• What is expected:
Repeat the stretch of entries below from the line with "worst_path_largest_cell_delay_ns = 0.67" through the line with "num_rows = 21". Include both ends and add nothing.

================================

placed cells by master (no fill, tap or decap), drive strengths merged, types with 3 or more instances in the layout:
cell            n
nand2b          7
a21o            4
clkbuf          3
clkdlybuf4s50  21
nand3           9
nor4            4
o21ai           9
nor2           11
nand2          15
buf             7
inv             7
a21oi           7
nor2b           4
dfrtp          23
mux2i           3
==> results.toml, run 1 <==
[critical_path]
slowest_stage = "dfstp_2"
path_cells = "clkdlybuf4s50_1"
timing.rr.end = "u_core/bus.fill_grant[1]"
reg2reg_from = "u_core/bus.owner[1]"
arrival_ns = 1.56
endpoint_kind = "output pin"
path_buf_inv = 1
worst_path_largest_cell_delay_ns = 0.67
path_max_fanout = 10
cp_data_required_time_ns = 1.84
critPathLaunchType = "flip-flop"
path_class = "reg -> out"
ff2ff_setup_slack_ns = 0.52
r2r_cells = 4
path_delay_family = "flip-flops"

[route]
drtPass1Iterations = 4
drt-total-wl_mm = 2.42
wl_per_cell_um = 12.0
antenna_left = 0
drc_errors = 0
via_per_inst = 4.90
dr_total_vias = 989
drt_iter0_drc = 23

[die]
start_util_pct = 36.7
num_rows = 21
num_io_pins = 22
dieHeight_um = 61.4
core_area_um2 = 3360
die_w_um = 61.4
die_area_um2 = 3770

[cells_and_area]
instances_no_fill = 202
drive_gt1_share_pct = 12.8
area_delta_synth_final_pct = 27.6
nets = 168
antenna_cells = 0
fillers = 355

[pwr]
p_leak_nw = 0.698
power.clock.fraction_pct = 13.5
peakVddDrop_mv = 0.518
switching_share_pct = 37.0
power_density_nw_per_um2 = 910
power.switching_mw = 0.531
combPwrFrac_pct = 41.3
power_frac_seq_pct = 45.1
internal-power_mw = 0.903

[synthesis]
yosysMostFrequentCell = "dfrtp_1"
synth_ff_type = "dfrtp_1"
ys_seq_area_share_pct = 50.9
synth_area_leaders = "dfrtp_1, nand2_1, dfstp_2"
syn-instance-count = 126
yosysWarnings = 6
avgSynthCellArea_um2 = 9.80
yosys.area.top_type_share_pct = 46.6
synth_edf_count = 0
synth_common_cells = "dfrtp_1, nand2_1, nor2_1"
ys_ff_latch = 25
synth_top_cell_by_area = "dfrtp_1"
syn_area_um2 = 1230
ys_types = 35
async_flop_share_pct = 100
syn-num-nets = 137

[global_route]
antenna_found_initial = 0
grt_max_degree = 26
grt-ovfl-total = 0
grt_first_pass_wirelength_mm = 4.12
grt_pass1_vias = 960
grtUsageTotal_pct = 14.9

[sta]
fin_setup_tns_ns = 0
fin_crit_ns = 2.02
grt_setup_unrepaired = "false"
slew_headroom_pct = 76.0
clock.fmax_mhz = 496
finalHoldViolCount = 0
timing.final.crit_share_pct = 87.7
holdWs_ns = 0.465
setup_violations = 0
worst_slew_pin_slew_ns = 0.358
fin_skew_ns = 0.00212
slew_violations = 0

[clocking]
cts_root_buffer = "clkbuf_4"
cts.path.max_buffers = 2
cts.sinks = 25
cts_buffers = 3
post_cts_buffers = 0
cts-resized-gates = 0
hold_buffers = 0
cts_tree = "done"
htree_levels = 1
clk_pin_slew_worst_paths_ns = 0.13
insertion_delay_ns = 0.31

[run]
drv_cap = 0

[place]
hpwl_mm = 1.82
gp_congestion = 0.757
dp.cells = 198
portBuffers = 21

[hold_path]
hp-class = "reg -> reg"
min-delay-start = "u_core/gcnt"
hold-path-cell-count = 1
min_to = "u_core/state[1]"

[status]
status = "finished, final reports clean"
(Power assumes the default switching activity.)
### config.mk
export PLATFORM = sky130hd
export DESIGN_NAME = imem_loader
export DESIGN_NICKNAME = d
export VERILOG_FILES = /design/src/rtl/imem_loader.sv
export SDC_FILE = /design/constraint.sdc
export NUM_CORES = 1
export LEC_CHECK = 0
export ABC_AREA = 1
export CORE_AREA = 2 2 145 112
export CTS_CLUSTER_SIZE = 20
export DETAILED_ROUTE_END_ITERATION = 7
export DIE_AREA = 0 0 147 114
export GPL_TIMING_DRIVEN = 1
export PLACE_DENSITY = 0.71
export SYNTH_ARGS = -nofsm -noshare
export SYNTH_HDL_FRONTEND = slang
export SYNTH_SLANG_ARGS = --single-unit
### constraint.sdc
create_clock -name clk -period 2.5 [get_ports clk]
set_clock_uncertainty 0.2 [all_clocks]
set_input_delay 0.375 -clock clk [delete_from_list [all_inputs] [get_ports clk]]
set_output_delay 0.375 -clock clk [all_outputs]
set_load 0.01 [all_outputs]
`config.mk`:
```
export PLATFORM = sky130hd
export DESIGN_NAME = mem_port_arbiter
export DESIGN_NICKNAME = d
export VERILOG_FILES = /design/src/rtl/mem_port_arbiter.sv
export SDC_FILE = /design/constraint.sdc
export NUM_CORES = 1
export LEC_CHECK = 0
export ABC_AREA = 1
export CAP_MARGIN = 10
export CORE_MARGIN = 5
export CORE_UTILIZATION = 42
export CTS_CLUSTER_DIAMETER = 200
export DETAILED_ROUTE_END_ITERATION = 12
export GPL_ROUTABILITY_DRIVEN = 0
export PLACE_DENSITY = 0.8
export SETUP_SLACK_MARGIN = 0.4
export SLEW_MARGIN = 20
export SYNTH_ARGS = -nofsm -noshare
export SYNTH_HDL_FRONTEND = slang
export SYNTH_SLANG_ARGS = --single-unit
```
`constraint.sdc`:
```
create_clock -name clk -period 1.9 [get_ports clk]
set_input_delay 0.38 -clock clk [delete_from_list [all_inputs] [get_ports clk]]
set_output_delay 0.38 -clock clk [all_outputs]
set_load 0.02 [all_outputs]
```
$ cat src/rtl/fifo_rd_ctrl_pkg.sv
// Shared types and default parameters for the async-FIFO read-side drain controller.
package fifo_rd_ctrl_pkg;

  typedef enum logic [1:0] {
    ST_IDLE      = 2'd0,
    ST_SEND      = 2'd1,
    ST_WAIT_BUSY = 2'd2,
    ST_WAIT_DONE = 2'd3
  } state_e;

  localparam int unsigned DEF_DATA_WIDTH = 8;
  localparam int unsigned DEF_TIMEOUT    = 16;
  localparam int unsigned DEF_CNT_WIDTH  = 16;

endpackage

$ cat src/rtl/fifo_rd_ctrl.sv
// Drains the FIFO one word at a time into a busy-handshaked serial consumer,
// with an acceptance timeout (sticky error) and a delivered-word counter.
module fifo_rd_ctrl
  import fifo_rd_ctrl_pkg::*;
#(
  parameter int unsigned DATA_WIDTH = DEF_DATA_WIDTH,
  parameter int unsigned TIMEOUT    = DEF_TIMEOUT,
  parameter int unsigned CNT_WIDTH  = DEF_CNT_WIDTH
) (
  input  logic                  rclk,
  input  logic                  rrst_n,
  input  logic                  en,
  input  logic                  rempty,
  input  logic [DATA_WIDTH-1:0] rdata,
  output logic                  rinc,
  output logic [DATA_WIDTH-1:0] tx_data,
  output logic                  tx_valid,
  input  logic                  tx_busy,
  input  logic                  err_clr,
  output logic                  err_timeout,
  output logic [CNT_WIDTH-1:0]  sent_cnt
);

  localparam int unsigned TW = (TIMEOUT > 2) ? $clog2(TIMEOUT) : 1;
  // Last WAIT_BUSY count before giving up; the error then shows TIMEOUT cycles after SEND.
  localparam logic [TW-1:0] TMO_LAST = TW'(TIMEOUT - 2);

  state_e                state_q, state_d;
  logic [TW-1:0]         tmo_cnt, tmo_cnt_d;
  logic [DATA_WIDTH-1:0] tx_data_d;
  logic [CNT_WIDTH-1:0]  sent_cnt_d;
  logic                  rinc_d, tx_valid_d, err_d, tmo_hit;

  always_ff @(posedge rclk) begin
    if (!rrst_n) begin
      state_q     <= ST_IDLE;
      tmo_cnt     <= '0;
      tx_data     <= '0;
      sent_cnt    <= '0;
      rinc        <= 1'b0;
      tx_valid    <= 1'b0;
      err_timeout <= 1'b0;
    end else begin
      state_q     <= state_d;
      tmo_cnt     <= tmo_cnt_d;
      tx_data     <= tx_data_d;
      sent_cnt    <= sent_cnt_d;
      rinc        <= rinc_d;
      tx_valid    <= tx_valid_d;
      err_timeout <= err_d;
    end
  end

  always_comb begin
    state_d    = state_q;
    tmo_cnt_d  = tmo_cnt;
    tx_data_d  = tx_data;
    sent_cnt_d = sent_cnt;
    rinc_d     = 1'b0;
    tx_valid_d = 1'b0;
    tmo_hit    = 1'b0;

    case (state_q)
      ST_IDLE: begin
        if (en && !rempty) begin
          rinc_d     = 1'b1;
          tx_valid_d = 1'b1;
          tx_data_d  = rdata;
          state_d    = ST_SEND;
        end
      end
      ST_SEND: begin
        tmo_cnt_d = '0;
        state_d   = ST_WAIT_BUSY;
      end
      ST_WAIT_BUSY: begin
        if (tx_busy) begin
          sent_cnt_d = sent_cnt + CNT_WIDTH'(1);
          state_d    = ST_WAIT_DONE;
        end else begin
          tmo_cnt_d = tmo_cnt + TW'(1);
          if (tmo_cnt == TMO_LAST) begin
            tmo_hit = 1'b1;
            state_d = ST_IDLE;
          end
        end
      end
      ST_WAIT_DONE: begin
        if (!tx_busy) state_d = ST_IDLE;
      end
      default: state_d = ST_IDLE;
    endcase

    // Clear wins over a simultaneous timeout.
    if (err_clr)      err_d = 1'b0;
    else if (tmo_hit) err_d = 1'b1;
    else              err_d = err_timeout;
  end

endmodule

$ cat config.mk
export PLATFORM = sky130hd
export DESIGN_NAME = fifo_rd_ctrl
export DESIGN_NICKNAME = d
export VERILOG_FILES = /design/src/rtl/fifo_rd_ctrl_pkg.sv /design/src/rtl/fifo_rd_ctrl.sv
export SDC_FILE = /design/constraint.sdc
export NUM_CORES = 1
export LEC_CHECK = 0
export ABC_CLOCK_PERIOD_IN_PS = 1720
export CAP_MARGIN = 0
export CORE_MARGIN = 8
export CORE_UTILIZATION = 40
export CTS_BUF_LIST = sky130_fd_sc_hd__clkbuf_4
export DETAILED_ROUTE_END_ITERATION = 10
export GPL_TIMING_DRIVEN = 0
export PLACE_DENSITY = 0.69
export SETUP_SLACK_MARGIN = 0.5
export SLEW_MARGIN = 10
export SYNTH_ARGS = -nofsm -noshare
export SYNTH_HDL_FRONTEND = slang
export SYNTH_SLANG_ARGS = --single-unit
export TNS_END_PERCENT = 30
$ cat constraint.sdc
create_clock -name rclk -period 1.72 [get_ports rclk]
set_input_delay 0.344 -clock rclk [delete_from_list [all_inputs] [get_ports rclk]]
set_output_delay 0.344 -clock rclk [all_outputs]
set_load 0.01 [all_outputs]
### Word-level counts from Yosys, hierarchy flattened

Index checks and enable logic that the tools add are counted.
W data, S select, Z words.

* $add $sub $neg: 2
* eq/ne operators: 8
* multiplexer cells: 11
* bitwise logic cells: 1
* reductions and logical operators: 10

Operators by type and width (number)
* $add A16 B1 Y16 const B: 1
* $mux W2: 4
* $pmux W2 S4: 1
* $pmux W4 S2: 1
* $reduce_and A2 Y1: 4
* $ne A2 B2 Y1 const B: 3
* $add A4 B1 Y4 const B: 1
* $eq A2 B2 Y1 const B: 2
* $eq A4 B4 Y1 const B: 1
* $mux W1: 4
* $mux W4: 1
* $ne A3 B3 Y1 const B: 1
* $reduce_and A3 Y1: 1
* $eq A2 B1 Y1 const B: 1
* $logic_not A2 Y1: 1
* $reduce_bool A2 Y1: 1
* $reduce_or A2 Y1: 1
* $logic_and A1 B1 Y1: 1
* $logic_not A1 Y1: 1
* $not A1 Y1: 1

* register bits after elaboration: 32
* word-level logic and storage cells: 38

### Logic depth before layout (Yosys ltp)

* word-level depth: 4
* depth in mapped cells: 6
* gate-level depth less buffers: 6

### Worst setup path before layout

Ideal clock, no wire load.

* path kind: register to register
* start point: register sent_cnt[0]
* end point: register sent_cnt[12]
* arrival time: 1.508 ns
* data required time: 1.650 ns
* setup slack: 0.142 ns
* stages on the path, launching flop included: 7
* buffers on the path: 1
* cell sequence: dfxtp_1 > ha_1 > and4b_1 > buf_4 > nand2_2 > or4_1 > a21oi_1

* word-level cells in the longest chain between the ends: 1

RTL lines
* from (decl): RTL line fifo_rd_ctrl.sv:21 `output logic [CNT_WIDTH-1:0] sent_cnt`
* from (signal assigned): RTL line fifo_rd_ctrl.sv:47 `sent_cnt <= sent_cnt_d;`
* $add A16 B1 Y16: RTL line fifo_rd_ctrl.sv:78 `sent_cnt_d = sent_cnt + CNT_WIDTH'(1);`

No other way between the ends.
A chain may end at the register's enable or synchronous reset.

### Worst setup path after layout

* start point: register sent_cnt[6]
* end point: register sent_cnt[14]

Same word-level chain as after synthesis.

==> flow_summary.ini <==
[outcome]
outcome = complete, no violations

[route]
ant_nets = 0
wl_um = 3970
via_per_inst = 5.13
vias = 1447
drtPass1Iterations = 4
drc = 0
wl_per_cell_um = 14.1
drt_iter0_markers = 99

[setup_path]
crit_required_ns = 1.98
arrival_ns = 1.79
crit_fanout = 6
r2r_cells = 4
r2r_slack_ns = 0.18
worst_r2r_endpoint = sent_cnt[14]$_SDFFE_PN0P_
end_kind = flop
crit_type = reg2reg
worstReg2RegStart = sent_cnt[6]$_SDFFE_PN0P_
startpoint_type = flop

[timing]
worst_pin_slew_ns = 0.542
fin_crit_sh_pct = 89.4
skew_ns = 0.00887
fin_ws_ns = 0.183
rsz0062_at_grt = yes
hold_viol = 0
period_needed_ns = 1.54
setup-violations-final = 0
fmax_ghz = 0.651
maxSlewHeadroom_pct = 63.8
drv_slew = 0

[global_routing]
grt_pass1_wl_um = 6530
grt_overflow_total = 0
grt_max_degree = 11
antenna_found_initial = 0
track_usage_pct = 13.5
grt_pass1_vias = 1357

[floorplanning]
die_x_um = 76.0
initial_utilization_pct = 42.4
die-area_mm2 = 0.00577
core_mm2 = 0.00339
fp-row-count = 21
die_y_um = 76.0
ios = 41

[clocking]
cts_made_buffers = 5
path_clk_slew_ns = 0.10
cts.sinks = 32
clock_path_buffers = 2
cts_tree = yes
clock_latency_ns = 0.33
htreeDepth = 2
root_buffer = clkbuf_4

[finish]
nets = 252
areaGrowthSynthToFinish_pct = 57.1
antennaDiodeCount = 0
post-route-util_pct = 66.6
drive_gt1_share_pct = 34.7

[yosys]
yosysSeqAreaShare_pct = 44.6
mappedNetlistNets = 183
syn_area_mm2 = 0.00144
yosys_warnings = 0
yosysUniqueCellTypes = 40
syn_area_per_cell_um2 = 8.66
synth_cells = 166
ys_ff_latch = 32

[placed_design]
gp_congestion = 0.783
dp_hpwl_um = 2670
post-place-ws_ns = -0.366
io_buffer_count = 40

[run]
max_cap_viol_count = 0

[pwr]
cellLeakagePower_nw = 0.959
vdd_ir_drop_max_uv = 471
p_per_area_mw_per_mm2 = 604

[hold_path]
min_path_type = in2reg
min_path_cells = 4
hold_start = rempty
holdPathEnd = tx_data[5]$_SDFFE_PN0P_
worst max path at each step:
stage / start / to / cells past startpoint
after global placement: tx_busy / sent_cnt[14]$_SDFFE_PN0P_ / 7
after global routing: sent_cnt[0]$_SDFFE_PN0P_ / sent_cnt[8]$_SDFFE_PN0P_ / 7
final: sent_cnt[6]$_SDFFE_PN0P_ / sent_cnt[14]$_SDFFE_PN0P_ / 4
after CTS: sent_cnt[1]$_SDFFE_PN0P_ / sent_cnt[12]$_SDFFE_PN0P_ / 6
after floorplan: sent_cnt[0]$_SDFFE_PN0P_ / sent_cnt[12]$_SDFFE_PN0P_ / 6
after detailed placement: tx_busy / sent_cnt[12]$_SDFFE_PN0P_ / 7
area by class of cell:
class                           count  area, um2
Sequential cell                    32        678
Clock buffer                        7       52.6
Timing Repair Buffer               62        557
Buffer                             10       82.6
Multi-Input combinational cell    120        812
Tap cell                           46       57.6
Inverter                            4       15.0
Clock inverter                      1       3.75
Fill cell                         286       1130
worst max-delay path, stage by stage (launching register included):
cell	delay [ns]
dfxtp_2	0.40
and4_4	0.26
nand4_2	0.15
or4_1	0.53
a21oi_1	0.14
power breakdown:
| part | switching (mW) | internal, mW | leakage (nW) | total [mW] |
|---|---|---|---|---|
| Sequential | 0.0114 | 0.750 | 0.270 | 0.761 |
| Combinational | 0.0752 | 0.0882 | 0.655 | 0.163 |
| Clock | 0.250 | 0.189 | 0.0338 | 0.439 |
repair_timing:
action,in CTS,in global routing
setup endpoints to repair,56,56
setup buffers,14,7
gates cloned,0,1
pin swaps,6,16
hold buffers,0,0
resized for setup,80,31
kinds of logic (layout without fill, tap and decap cells):
kind of cell	Yosys count	in the layout	share of synthesized area [%]
AOI/OAI and AO/OA	37	37	14.7
muxes	1	1	0.696
buffers and inverters	14	84	4.70
adders and majority gates	3	3	2.61
and+or+nand+nor	71	71	27.9
DFF	32	32	44.6
xor gates and xnor gates	8	8	4.87
layer usage:
layer,up-vias,track usage (%),share of wire (%)
met5,-,0,0
met4,0,4.51,0.53
met1,681,15.2,44
met3,2,4.72,4.9
li1,728,-,-
met2,36,22.9,51
cells in the mapped netlist:
library cell	count	area share (%)
dfxtp_1	32	45
nand2_1	22	5.7
a21oi_1	21	7.3
nor2_1	14	3.7
o21ai_0	6	2.1
xor2_1	6	3.7
clkbuf_1	5	1.3
buf_4	4	2.1
inv_1	4	1.0
nand3_1	4	1.4
o31ai_1	4	2.1
or4_1	4	2.1
ha_1	3	2.6
nand4_1	3	1.3
or3_1	3	1.3
and2_1	2	0.87
and3_1	2	0.87
nand2_2	2	0.87
nor3_1	2	0.70
nor3b_1	2	1.0
xnor2_1	2	1.2
a2bb2oi_1	1	0.61
a31oi_1	1	0.44
and3_2	1	0.52
and3b_1	1	0.61
and4_1	1	0.61
and4b_1	1	0.70
buf_1	1	0.26
mux2i_1	1	0.70
nand3_4	1	1.2
nand4_2	1	0.87
nand4b_1	1	0.61
nor2b_1	1	0.44
nor4b_2	1	1.0
nor4bb_1	1	0.70
o211ai_1	1	0.52
o21a_1	1	0.52
o21bai_1	1	0.52
o311ai_0	1	0.61
or4b_1	1	0.70
cells in the final DEF, fill, tap and decap left out, drive strengths merged, types with 2 or more instances in the layout:
cell	instances
a21oi	21
dfxtp	32
nand3	5
o21ai	6
buf	35
ha	3
dlymetal6s2s	2
clkbuf	12
or4	4
and2	2
nand2	24
nor3b	2
inv	4
nand4	4
o31ai	4
xnor2	2
and3	3
clkdlybuf4s50	10
or3	3
nor2	14
xor2	6
clkdlybuf4s15	3
nor3	2
dlygate4sd2	17
through the flow:
step | power (mW) | instance area, um2 | TNS (ns) | hold WS, ns | std cells
6_report | 1.36 | 2260 | 0 | 0.416 | 282
5_1_grt | 1.43 | 2260 | 0 | 0.411 | 282
4_1_cts | 1.35 | 2110 | 0 | 0.461 | 274
3_5_place_dp | 0.924 | 1930 | -4.49 | 0.450 | 252
3_3_place_gp | 0.921 | 1930 | -3.75 | 0.443 | 252
2_1_floorplan | 0.850 | 1470 | 0 | 0.423 | 166
registers in the layout, summed over array words and instances, names as in the netlist:
name         flops
tx_valid         1
state_q          2
sent_cnt        16
tx_data          8
err_timeout      1
tmo_cnt          4
No activity file was read; power rests on OpenSTA's default activity.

================================

• Your solution:
worst_path_largest_cell_delay_ns = 0.67
path_max_fanout = 10
cp_data_required_time_ns = 1.84
critPathLaunchType = "flip-flop"
path_class = "reg -> out"
ff2ff_setup_slack_ns = 0.52
r2r_cells = 4
path_delay_family = "flip-flops"

[route]
drtPass1Iterations = 4
drt-total-wl_mm = 2.42
wl_per_cell_um = 12.0
antenna_left = 0
drc_errors = 0
via_per_inst = 4.90
dr_total_vias = 989
drt_iter0_drc = 23

[die]
start_util_pct = 36.7
num_rows = 21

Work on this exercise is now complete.